** TASK DIRECTIONS **
Look through the data below and extract, unchanged, the lines from the one that contains "max_slew_margin = 0.230" to the one that contains "routed-via-count = 44600", both included.
RECORDS SHOWN START
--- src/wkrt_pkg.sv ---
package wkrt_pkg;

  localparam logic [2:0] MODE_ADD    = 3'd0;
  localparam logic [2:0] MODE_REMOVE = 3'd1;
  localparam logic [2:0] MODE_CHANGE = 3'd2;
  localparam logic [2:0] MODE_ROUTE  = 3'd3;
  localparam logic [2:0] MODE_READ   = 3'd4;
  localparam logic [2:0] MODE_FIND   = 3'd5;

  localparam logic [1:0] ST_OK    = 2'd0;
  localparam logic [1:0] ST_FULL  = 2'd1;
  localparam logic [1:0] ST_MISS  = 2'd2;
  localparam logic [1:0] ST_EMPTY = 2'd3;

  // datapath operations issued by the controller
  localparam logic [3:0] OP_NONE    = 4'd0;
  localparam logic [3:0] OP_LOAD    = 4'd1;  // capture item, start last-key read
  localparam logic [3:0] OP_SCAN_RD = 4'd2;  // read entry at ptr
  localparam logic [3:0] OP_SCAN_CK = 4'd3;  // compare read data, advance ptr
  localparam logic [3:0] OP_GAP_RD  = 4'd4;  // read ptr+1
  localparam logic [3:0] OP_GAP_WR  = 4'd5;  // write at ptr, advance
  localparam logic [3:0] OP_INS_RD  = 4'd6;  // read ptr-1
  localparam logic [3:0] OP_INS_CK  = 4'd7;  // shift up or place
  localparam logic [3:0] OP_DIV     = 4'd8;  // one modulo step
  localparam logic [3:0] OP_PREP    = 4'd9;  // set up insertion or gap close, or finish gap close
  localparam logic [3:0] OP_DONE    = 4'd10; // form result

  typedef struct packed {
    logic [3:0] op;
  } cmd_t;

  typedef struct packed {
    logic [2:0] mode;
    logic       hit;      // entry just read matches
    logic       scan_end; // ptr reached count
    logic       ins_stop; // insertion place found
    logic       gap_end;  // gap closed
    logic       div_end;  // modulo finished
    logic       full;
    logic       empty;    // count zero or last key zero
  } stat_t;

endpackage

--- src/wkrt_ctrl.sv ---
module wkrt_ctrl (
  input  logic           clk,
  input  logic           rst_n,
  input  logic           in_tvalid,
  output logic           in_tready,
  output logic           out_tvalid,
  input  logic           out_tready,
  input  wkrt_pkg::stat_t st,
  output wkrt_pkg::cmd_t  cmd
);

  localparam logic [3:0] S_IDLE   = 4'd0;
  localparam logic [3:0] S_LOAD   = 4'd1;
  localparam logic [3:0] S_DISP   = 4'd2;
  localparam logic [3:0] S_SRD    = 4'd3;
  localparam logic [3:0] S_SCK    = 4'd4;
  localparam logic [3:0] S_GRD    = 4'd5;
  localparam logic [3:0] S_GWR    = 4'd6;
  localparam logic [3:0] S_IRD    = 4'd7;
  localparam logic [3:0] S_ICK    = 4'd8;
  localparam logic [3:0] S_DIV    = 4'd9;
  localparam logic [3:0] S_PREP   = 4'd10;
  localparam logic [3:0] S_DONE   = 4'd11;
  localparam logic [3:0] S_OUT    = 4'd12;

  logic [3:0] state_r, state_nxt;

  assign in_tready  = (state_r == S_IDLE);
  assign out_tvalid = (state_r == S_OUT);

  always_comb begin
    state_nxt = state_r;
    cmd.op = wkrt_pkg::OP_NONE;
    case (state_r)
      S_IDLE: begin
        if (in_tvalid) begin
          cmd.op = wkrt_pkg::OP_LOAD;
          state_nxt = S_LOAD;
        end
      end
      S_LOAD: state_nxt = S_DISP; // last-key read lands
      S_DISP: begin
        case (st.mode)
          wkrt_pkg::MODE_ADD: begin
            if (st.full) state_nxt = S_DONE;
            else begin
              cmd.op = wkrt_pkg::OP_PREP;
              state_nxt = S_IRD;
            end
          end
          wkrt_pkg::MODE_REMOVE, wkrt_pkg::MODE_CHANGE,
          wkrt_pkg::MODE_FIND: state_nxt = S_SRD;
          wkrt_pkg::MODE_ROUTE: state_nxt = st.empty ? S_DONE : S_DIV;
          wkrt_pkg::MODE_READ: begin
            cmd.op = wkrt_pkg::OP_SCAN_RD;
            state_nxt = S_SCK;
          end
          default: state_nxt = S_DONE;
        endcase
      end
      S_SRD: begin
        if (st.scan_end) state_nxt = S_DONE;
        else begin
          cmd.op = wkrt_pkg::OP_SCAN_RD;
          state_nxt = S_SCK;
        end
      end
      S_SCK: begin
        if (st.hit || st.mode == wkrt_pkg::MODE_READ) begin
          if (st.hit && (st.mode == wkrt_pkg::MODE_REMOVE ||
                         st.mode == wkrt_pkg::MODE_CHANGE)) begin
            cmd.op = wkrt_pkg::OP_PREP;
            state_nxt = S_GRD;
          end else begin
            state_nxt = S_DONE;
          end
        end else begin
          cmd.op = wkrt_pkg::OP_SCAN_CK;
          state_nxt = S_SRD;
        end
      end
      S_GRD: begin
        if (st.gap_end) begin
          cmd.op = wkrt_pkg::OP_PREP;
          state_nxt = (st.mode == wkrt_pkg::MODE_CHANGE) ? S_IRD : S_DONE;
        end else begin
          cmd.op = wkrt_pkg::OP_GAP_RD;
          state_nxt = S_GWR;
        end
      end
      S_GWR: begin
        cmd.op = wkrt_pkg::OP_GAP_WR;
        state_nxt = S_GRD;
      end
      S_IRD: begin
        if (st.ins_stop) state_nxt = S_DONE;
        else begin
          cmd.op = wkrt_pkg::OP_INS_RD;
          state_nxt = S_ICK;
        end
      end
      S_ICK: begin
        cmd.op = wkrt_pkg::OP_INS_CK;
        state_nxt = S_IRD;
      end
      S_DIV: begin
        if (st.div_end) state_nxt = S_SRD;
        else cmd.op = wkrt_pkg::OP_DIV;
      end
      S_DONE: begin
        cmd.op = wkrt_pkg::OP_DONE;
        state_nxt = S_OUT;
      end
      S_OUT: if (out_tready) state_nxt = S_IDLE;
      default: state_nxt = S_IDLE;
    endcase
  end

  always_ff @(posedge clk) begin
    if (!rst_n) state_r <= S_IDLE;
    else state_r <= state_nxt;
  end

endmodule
RECORDS SHOWN END
RECORDS SHOWN START
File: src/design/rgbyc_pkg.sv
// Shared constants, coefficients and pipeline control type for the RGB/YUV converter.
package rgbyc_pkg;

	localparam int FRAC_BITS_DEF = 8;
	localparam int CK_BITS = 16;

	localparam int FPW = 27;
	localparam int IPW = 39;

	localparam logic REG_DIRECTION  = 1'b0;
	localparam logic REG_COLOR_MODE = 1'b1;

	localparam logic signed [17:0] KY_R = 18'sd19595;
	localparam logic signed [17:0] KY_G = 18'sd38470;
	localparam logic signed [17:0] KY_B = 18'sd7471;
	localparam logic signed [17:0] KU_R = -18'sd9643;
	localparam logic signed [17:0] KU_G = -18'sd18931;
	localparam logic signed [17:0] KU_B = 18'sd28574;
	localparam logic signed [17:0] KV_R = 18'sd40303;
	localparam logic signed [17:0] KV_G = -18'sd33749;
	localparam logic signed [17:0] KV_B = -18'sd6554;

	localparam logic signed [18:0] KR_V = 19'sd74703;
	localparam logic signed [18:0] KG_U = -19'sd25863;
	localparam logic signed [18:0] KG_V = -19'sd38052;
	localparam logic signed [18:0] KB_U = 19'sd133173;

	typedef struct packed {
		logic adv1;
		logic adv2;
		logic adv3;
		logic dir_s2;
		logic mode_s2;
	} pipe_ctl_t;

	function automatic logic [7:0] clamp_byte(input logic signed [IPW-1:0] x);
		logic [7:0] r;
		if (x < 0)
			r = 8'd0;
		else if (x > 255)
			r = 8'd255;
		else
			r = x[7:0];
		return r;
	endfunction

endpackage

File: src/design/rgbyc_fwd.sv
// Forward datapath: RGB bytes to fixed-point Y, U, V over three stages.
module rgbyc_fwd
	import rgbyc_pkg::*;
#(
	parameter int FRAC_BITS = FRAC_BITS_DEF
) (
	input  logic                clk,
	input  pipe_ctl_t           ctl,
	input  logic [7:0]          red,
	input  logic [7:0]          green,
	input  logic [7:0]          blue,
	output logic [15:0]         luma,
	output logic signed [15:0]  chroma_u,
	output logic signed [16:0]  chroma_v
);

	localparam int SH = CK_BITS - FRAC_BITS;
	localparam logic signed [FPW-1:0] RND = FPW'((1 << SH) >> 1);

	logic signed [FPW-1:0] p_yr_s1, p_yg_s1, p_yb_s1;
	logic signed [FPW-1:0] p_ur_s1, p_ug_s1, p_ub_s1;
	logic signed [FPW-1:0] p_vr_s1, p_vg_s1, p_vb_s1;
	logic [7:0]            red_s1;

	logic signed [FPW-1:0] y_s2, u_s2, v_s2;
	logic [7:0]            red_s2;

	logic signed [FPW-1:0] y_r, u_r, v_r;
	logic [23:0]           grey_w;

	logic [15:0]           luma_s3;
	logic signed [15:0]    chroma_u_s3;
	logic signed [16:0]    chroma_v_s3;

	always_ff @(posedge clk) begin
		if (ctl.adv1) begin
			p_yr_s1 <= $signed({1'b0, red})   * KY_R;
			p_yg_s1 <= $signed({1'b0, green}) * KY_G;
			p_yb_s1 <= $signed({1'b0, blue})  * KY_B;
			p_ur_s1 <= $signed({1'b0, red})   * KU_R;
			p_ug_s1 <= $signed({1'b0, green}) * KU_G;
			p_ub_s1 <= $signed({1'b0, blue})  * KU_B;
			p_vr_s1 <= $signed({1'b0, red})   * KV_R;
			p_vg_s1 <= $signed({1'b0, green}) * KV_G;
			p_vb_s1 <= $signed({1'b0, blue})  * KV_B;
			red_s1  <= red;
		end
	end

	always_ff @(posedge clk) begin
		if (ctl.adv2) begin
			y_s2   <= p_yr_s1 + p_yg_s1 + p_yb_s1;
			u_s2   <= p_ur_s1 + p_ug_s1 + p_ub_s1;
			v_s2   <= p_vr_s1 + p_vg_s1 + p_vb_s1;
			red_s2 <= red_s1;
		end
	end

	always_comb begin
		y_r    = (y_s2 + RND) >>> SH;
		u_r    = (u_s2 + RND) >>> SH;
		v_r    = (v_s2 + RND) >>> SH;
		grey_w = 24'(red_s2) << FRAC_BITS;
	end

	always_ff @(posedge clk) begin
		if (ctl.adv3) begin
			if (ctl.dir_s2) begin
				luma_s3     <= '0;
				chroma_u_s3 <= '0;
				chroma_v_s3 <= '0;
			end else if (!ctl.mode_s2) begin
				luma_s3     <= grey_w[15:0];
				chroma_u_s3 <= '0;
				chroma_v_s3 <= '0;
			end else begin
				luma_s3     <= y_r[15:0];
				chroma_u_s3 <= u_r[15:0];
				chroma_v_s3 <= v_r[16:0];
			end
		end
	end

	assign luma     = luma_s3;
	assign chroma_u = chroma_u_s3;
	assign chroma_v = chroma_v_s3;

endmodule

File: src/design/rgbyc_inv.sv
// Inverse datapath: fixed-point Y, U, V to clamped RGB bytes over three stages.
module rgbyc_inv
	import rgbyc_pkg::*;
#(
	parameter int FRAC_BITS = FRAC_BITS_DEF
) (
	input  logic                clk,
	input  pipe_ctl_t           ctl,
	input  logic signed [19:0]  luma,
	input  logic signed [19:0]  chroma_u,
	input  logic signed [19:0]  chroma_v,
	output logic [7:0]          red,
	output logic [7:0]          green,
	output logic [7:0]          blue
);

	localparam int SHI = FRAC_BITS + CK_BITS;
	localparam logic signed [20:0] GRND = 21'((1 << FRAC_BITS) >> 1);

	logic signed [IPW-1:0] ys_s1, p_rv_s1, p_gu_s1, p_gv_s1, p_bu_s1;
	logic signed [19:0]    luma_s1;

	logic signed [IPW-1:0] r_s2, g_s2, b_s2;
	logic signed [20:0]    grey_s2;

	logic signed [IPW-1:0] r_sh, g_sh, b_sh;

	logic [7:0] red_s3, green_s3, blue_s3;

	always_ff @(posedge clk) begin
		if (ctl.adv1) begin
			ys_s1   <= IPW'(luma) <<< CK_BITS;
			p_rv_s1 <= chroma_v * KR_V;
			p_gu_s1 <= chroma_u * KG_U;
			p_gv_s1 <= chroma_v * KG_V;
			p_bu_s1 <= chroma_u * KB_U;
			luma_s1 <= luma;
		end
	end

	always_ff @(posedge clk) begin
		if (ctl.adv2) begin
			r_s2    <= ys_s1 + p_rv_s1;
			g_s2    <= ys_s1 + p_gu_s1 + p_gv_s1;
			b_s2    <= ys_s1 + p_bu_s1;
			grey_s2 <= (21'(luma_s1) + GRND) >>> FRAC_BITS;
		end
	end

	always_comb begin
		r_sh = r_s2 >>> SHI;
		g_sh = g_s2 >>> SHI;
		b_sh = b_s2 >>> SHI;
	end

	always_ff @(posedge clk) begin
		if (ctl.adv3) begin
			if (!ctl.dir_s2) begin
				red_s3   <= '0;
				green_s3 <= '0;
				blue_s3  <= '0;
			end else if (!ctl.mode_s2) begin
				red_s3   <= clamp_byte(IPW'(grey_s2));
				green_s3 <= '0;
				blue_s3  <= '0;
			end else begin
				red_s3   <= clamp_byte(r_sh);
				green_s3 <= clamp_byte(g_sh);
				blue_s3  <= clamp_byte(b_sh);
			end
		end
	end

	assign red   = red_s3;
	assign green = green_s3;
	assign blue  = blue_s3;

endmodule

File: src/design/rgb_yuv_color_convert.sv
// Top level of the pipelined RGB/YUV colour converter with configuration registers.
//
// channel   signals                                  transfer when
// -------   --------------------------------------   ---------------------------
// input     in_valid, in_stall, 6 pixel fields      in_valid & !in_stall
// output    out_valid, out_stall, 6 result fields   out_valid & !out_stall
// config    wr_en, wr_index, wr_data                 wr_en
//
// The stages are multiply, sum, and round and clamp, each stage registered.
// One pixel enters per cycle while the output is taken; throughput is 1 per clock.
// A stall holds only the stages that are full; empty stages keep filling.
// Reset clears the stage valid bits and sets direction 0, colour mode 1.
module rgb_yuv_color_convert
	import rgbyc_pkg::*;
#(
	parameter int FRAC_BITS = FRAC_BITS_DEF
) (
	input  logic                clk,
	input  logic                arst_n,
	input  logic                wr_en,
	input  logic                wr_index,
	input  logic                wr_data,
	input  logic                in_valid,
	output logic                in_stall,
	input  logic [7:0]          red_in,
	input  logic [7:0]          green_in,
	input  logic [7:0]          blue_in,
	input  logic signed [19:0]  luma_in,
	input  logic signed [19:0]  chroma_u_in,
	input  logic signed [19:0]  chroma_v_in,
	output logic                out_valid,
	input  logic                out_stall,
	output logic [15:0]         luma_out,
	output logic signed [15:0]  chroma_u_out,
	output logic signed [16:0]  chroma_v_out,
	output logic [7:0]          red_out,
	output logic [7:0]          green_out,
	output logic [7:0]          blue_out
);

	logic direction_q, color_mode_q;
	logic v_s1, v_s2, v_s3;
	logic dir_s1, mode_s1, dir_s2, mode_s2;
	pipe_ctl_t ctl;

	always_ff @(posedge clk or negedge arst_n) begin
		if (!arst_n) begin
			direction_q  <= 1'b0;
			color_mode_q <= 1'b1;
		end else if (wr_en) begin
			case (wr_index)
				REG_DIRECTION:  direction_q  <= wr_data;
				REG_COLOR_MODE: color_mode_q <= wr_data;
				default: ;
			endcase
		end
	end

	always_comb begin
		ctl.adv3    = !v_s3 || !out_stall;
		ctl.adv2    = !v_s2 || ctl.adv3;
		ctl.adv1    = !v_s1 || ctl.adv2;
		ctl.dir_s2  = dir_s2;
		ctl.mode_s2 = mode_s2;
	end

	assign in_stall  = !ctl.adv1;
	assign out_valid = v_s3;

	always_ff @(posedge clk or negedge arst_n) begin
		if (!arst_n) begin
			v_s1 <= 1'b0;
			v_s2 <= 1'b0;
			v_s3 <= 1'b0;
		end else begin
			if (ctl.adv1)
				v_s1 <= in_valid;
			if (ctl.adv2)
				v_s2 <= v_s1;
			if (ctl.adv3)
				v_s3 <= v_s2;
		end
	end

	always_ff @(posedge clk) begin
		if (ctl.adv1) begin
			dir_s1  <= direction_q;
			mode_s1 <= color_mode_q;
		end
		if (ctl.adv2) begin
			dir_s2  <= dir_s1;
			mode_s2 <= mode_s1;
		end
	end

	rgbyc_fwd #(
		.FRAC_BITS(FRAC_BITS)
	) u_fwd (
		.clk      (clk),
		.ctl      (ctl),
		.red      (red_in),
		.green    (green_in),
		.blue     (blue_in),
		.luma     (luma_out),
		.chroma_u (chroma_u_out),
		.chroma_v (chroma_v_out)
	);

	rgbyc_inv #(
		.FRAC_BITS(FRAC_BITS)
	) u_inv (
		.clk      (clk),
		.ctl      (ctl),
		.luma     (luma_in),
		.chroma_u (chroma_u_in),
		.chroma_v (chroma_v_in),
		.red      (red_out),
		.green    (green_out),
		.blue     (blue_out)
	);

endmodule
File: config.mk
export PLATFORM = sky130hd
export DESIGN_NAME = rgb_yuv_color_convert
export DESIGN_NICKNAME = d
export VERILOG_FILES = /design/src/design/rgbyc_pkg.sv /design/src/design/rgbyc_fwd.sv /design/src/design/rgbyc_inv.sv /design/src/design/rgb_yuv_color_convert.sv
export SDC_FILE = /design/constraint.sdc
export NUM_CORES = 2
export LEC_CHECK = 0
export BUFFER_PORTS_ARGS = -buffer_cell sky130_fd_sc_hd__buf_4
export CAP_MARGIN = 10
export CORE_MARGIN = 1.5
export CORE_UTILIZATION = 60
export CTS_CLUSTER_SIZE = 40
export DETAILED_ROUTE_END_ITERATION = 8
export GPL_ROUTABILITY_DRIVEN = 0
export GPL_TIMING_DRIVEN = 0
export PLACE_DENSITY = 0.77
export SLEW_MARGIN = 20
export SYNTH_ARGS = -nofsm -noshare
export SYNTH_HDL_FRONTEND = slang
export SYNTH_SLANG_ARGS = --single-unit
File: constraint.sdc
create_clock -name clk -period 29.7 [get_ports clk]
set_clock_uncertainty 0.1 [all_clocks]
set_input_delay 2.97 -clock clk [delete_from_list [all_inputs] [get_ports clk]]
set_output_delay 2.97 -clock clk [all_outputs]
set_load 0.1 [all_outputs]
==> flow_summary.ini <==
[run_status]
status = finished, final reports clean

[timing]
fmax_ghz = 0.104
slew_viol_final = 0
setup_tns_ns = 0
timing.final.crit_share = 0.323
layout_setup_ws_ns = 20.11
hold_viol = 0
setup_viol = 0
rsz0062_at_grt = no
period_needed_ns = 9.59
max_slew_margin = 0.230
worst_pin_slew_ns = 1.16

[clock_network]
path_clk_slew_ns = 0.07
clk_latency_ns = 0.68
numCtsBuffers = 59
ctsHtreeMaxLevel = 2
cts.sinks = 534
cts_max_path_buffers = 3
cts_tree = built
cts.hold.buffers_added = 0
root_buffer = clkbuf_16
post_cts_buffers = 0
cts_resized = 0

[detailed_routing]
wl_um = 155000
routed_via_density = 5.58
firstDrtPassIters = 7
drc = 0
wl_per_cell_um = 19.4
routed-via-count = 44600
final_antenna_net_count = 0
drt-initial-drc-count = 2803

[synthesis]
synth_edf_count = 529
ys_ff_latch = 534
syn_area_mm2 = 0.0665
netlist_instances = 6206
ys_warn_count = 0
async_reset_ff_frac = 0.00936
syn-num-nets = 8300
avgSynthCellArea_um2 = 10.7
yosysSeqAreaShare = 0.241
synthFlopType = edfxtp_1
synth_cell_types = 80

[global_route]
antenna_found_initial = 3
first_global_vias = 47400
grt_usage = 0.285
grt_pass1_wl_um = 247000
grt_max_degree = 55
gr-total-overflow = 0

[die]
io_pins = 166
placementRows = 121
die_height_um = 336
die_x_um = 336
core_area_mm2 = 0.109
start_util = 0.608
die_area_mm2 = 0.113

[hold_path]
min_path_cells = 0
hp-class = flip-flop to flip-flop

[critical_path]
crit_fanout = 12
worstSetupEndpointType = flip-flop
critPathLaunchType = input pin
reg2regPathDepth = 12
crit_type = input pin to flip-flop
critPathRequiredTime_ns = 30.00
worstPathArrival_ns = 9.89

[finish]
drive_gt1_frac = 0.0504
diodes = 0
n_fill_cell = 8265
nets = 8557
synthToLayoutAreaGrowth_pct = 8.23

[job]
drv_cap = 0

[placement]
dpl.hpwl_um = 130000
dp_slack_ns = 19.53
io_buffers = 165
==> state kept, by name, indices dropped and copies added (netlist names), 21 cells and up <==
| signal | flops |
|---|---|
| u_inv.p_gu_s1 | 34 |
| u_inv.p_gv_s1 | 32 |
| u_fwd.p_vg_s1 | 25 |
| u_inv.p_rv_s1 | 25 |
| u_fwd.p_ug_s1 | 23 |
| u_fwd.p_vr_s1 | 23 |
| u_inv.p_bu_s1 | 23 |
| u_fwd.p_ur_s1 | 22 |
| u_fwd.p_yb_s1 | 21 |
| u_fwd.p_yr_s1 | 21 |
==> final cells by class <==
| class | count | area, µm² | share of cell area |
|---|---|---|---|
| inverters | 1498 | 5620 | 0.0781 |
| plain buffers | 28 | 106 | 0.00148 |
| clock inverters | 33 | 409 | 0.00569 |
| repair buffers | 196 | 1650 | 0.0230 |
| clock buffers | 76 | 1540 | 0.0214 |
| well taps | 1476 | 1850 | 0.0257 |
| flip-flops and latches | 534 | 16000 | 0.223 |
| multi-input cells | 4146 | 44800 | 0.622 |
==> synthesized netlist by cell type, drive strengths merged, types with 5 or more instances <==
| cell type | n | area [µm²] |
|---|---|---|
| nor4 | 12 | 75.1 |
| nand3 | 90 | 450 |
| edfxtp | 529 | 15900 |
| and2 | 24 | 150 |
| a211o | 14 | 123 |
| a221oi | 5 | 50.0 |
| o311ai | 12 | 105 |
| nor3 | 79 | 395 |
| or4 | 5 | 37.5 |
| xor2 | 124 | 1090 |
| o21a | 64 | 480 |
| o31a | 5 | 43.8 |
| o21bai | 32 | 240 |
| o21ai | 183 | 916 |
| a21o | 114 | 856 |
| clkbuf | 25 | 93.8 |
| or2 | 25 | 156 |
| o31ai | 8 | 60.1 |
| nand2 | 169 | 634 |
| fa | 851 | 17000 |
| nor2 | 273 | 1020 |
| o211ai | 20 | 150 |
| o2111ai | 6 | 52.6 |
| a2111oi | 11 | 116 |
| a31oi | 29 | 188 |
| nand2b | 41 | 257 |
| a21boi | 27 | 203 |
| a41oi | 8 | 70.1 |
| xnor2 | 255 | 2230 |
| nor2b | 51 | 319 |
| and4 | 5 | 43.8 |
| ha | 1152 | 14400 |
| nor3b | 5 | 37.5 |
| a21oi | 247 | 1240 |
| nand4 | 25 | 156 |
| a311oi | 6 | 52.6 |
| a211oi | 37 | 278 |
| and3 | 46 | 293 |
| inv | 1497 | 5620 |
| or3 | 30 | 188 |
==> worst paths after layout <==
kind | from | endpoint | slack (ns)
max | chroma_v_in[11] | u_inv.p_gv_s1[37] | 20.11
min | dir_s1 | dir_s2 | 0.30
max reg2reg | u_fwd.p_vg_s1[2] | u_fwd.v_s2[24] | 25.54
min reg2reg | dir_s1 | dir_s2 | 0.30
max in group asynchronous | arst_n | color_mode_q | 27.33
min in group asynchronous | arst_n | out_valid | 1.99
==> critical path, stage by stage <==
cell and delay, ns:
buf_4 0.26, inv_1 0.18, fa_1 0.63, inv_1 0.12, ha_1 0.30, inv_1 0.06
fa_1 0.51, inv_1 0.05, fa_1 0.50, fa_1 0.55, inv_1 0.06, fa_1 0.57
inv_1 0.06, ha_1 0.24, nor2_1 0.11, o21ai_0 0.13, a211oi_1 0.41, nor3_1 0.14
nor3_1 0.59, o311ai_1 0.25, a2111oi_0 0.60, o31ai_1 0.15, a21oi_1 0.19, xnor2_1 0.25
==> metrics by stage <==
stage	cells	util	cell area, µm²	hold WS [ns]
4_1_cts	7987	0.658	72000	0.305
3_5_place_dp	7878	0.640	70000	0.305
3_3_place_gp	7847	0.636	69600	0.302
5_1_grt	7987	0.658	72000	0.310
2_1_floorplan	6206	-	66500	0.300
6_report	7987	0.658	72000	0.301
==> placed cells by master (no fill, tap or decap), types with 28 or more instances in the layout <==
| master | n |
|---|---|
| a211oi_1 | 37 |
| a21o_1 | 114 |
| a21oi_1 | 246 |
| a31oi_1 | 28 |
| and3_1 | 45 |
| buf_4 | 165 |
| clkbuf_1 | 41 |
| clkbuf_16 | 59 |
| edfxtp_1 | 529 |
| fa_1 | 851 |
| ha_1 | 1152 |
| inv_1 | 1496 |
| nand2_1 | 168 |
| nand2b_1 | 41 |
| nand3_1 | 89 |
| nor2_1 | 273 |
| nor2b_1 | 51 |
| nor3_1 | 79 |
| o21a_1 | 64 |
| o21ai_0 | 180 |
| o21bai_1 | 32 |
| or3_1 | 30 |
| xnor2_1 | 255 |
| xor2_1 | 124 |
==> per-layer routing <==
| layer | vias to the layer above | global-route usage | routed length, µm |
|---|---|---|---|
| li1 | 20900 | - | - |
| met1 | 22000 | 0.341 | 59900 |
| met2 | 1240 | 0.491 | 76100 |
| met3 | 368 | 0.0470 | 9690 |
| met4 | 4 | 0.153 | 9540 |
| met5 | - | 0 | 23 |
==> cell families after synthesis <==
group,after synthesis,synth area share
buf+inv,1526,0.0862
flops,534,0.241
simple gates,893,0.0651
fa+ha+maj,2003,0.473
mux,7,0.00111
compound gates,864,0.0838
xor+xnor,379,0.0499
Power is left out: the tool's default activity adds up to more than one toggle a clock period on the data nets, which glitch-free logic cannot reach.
RECORDS SHOWN END
** WRITTEN RESPONSE **
max_slew_margin = 0.230
worst_pin_slew_ns = 1.16

[clock_network]
path_clk_slew_ns = 0.07
clk_latency_ns = 0.68
numCtsBuffers = 59
ctsHtreeMaxLevel = 2
cts.sinks = 534
cts_max_path_buffers = 3
cts_tree = built
cts.hold.buffers_added = 0
root_buffer = clkbuf_16
post_cts_buffers = 0
cts_resized = 0

[detailed_routing]
wl_um = 155000
routed_via_density = 5.58
firstDrtPassIters = 7
drc = 0
wl_per_cell_um = 19.4
routed-via-count = 44600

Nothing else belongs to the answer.